Stored items
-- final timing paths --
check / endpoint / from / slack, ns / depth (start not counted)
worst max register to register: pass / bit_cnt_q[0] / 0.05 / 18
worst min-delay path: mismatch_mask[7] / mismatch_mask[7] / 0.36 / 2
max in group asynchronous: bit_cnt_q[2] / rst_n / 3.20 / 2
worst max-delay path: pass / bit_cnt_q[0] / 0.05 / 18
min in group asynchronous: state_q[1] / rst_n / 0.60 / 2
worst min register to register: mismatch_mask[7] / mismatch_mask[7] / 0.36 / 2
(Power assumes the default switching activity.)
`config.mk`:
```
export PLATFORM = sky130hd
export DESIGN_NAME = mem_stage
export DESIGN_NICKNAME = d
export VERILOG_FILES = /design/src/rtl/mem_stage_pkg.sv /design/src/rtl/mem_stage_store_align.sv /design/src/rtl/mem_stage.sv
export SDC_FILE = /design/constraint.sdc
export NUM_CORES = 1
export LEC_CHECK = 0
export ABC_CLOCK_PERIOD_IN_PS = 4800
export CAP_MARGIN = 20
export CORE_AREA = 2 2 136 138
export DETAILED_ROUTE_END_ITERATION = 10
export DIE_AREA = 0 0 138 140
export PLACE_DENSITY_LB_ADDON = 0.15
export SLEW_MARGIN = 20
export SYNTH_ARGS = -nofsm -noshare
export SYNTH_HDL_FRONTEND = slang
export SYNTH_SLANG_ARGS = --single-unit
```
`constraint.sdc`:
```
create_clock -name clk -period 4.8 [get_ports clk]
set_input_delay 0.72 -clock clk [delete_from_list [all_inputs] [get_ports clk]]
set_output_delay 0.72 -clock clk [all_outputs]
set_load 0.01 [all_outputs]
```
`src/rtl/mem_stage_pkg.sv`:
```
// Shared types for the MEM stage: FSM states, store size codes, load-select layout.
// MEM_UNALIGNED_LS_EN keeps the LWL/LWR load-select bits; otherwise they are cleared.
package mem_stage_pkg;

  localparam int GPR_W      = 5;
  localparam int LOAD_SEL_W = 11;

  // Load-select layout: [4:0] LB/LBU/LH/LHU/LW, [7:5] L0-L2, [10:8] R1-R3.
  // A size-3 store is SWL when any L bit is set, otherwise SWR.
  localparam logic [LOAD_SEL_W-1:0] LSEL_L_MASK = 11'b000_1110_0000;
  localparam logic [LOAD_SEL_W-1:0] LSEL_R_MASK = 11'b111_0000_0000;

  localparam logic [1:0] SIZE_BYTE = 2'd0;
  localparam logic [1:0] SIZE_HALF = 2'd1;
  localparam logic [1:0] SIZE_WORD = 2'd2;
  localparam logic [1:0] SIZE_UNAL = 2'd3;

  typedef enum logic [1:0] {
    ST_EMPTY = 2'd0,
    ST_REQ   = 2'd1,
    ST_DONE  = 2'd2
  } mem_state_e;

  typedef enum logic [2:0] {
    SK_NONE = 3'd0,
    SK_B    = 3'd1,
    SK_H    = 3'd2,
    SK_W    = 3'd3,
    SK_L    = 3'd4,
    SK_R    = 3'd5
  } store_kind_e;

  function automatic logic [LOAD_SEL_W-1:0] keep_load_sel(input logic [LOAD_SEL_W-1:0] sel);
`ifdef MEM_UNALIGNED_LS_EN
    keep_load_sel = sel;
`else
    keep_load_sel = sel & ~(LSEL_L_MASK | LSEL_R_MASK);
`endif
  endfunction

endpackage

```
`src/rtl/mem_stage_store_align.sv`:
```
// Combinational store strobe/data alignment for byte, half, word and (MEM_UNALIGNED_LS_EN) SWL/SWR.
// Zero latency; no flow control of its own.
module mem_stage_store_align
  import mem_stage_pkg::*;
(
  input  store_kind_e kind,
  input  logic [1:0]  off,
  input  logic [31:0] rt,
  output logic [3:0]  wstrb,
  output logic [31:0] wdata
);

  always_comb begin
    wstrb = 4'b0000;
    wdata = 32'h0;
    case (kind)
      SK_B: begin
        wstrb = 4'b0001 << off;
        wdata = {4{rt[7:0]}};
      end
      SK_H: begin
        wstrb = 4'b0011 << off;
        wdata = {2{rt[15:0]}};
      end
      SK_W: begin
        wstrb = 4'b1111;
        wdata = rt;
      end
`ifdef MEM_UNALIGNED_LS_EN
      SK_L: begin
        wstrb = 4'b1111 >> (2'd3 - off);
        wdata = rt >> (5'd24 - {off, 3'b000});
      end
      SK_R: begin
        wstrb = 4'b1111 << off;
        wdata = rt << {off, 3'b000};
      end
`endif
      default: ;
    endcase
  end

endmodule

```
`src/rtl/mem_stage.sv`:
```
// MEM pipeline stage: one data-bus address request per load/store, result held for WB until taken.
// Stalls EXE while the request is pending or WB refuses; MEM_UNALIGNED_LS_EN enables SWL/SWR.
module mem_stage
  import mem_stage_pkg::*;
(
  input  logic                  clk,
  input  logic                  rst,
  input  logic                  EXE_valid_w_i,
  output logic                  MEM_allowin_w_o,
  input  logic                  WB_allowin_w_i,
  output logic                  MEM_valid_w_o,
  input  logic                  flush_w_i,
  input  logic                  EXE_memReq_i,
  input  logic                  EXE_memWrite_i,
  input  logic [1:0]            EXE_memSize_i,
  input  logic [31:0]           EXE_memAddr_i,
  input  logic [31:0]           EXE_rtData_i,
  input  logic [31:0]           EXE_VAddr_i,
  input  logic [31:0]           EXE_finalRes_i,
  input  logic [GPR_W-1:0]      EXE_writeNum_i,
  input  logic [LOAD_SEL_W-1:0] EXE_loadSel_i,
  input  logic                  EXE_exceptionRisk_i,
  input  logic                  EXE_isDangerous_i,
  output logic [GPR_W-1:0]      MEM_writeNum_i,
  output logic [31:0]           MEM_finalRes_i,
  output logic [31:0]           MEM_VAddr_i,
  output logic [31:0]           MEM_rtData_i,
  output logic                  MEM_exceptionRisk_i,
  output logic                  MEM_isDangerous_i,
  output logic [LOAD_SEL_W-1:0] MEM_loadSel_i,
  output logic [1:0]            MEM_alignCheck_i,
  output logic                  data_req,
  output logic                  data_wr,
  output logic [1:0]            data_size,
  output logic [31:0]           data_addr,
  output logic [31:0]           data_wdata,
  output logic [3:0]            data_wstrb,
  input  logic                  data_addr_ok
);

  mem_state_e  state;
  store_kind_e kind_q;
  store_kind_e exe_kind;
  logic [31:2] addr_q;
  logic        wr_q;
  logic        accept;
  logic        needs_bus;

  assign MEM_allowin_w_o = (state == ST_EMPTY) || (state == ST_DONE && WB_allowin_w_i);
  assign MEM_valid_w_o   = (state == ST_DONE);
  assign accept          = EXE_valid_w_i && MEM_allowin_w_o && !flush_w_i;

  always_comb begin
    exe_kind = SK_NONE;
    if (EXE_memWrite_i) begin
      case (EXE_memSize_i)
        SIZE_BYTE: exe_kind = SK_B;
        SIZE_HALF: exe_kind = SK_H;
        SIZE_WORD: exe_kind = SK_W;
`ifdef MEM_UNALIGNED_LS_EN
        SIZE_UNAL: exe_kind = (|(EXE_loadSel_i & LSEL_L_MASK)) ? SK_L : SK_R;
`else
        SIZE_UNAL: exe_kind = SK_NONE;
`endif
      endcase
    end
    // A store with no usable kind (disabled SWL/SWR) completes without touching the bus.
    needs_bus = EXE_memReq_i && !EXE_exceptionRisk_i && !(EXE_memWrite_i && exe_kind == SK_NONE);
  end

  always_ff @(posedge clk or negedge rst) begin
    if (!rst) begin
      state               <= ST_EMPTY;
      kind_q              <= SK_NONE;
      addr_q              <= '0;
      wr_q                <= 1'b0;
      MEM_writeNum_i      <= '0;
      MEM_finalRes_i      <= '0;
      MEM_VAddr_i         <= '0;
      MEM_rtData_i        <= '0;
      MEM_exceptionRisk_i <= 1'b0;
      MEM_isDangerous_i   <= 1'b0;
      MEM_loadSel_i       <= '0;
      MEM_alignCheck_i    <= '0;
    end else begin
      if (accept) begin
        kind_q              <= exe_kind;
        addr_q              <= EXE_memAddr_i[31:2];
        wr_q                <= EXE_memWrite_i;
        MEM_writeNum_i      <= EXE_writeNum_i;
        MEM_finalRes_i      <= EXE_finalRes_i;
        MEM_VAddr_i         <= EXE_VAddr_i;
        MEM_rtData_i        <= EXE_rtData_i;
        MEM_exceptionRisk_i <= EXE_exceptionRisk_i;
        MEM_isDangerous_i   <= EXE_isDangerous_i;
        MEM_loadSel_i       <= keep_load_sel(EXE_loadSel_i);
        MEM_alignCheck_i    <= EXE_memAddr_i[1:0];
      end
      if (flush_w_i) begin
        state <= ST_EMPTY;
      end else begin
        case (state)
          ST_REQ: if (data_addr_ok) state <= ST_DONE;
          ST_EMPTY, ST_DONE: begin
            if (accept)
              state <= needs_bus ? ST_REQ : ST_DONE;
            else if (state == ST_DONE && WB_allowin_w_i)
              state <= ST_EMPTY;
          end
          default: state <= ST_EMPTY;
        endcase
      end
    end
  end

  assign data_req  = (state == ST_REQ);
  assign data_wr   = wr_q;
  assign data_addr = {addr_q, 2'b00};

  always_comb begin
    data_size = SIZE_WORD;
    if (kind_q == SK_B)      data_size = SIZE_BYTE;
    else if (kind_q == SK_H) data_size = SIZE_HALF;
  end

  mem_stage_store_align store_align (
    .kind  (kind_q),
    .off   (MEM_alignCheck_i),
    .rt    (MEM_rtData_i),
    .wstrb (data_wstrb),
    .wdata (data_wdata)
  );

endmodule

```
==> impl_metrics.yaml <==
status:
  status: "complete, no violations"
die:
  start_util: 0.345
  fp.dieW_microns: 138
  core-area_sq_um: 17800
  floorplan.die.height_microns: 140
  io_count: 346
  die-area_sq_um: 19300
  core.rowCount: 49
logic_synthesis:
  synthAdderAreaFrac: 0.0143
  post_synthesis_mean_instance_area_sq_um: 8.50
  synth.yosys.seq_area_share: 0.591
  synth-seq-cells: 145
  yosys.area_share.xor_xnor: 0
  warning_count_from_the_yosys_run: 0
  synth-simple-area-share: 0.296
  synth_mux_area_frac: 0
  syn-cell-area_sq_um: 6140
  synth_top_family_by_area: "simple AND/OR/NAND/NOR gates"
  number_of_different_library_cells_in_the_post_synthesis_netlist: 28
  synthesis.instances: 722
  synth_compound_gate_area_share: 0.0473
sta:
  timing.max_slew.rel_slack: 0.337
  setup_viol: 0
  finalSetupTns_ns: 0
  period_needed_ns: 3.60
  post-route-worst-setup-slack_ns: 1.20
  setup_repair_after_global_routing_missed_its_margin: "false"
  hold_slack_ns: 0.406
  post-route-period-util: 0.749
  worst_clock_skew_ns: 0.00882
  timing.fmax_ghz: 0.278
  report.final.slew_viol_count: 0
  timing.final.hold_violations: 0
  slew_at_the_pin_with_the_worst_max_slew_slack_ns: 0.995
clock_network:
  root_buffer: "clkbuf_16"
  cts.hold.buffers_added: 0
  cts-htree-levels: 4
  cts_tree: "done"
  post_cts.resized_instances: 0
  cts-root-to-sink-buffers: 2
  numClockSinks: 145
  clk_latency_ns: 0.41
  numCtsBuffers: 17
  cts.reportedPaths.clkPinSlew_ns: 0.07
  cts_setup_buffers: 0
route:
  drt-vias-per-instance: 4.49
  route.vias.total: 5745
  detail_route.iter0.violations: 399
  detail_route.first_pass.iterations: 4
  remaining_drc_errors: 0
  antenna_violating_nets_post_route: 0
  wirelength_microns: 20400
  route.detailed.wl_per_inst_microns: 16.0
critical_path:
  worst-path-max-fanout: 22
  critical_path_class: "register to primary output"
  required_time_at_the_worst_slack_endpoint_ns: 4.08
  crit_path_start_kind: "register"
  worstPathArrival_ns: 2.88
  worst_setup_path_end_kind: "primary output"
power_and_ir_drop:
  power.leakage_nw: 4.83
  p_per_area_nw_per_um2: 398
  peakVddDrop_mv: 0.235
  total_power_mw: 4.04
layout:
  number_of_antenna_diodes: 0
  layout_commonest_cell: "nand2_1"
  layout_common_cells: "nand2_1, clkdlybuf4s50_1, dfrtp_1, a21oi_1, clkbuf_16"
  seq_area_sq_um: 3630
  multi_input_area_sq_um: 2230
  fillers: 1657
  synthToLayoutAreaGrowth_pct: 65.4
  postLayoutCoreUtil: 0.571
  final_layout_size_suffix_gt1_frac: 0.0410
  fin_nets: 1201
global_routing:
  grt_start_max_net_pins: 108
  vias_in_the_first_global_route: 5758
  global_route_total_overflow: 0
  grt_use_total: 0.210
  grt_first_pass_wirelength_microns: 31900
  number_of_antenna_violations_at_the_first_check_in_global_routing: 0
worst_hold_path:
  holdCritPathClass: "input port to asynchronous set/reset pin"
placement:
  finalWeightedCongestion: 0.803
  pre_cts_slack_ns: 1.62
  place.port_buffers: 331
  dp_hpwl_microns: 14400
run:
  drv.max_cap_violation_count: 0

#### [What needs to be done]
From the entries above, say how many lines contain "simple". Only the number is wanted.

#### [Your solution]
2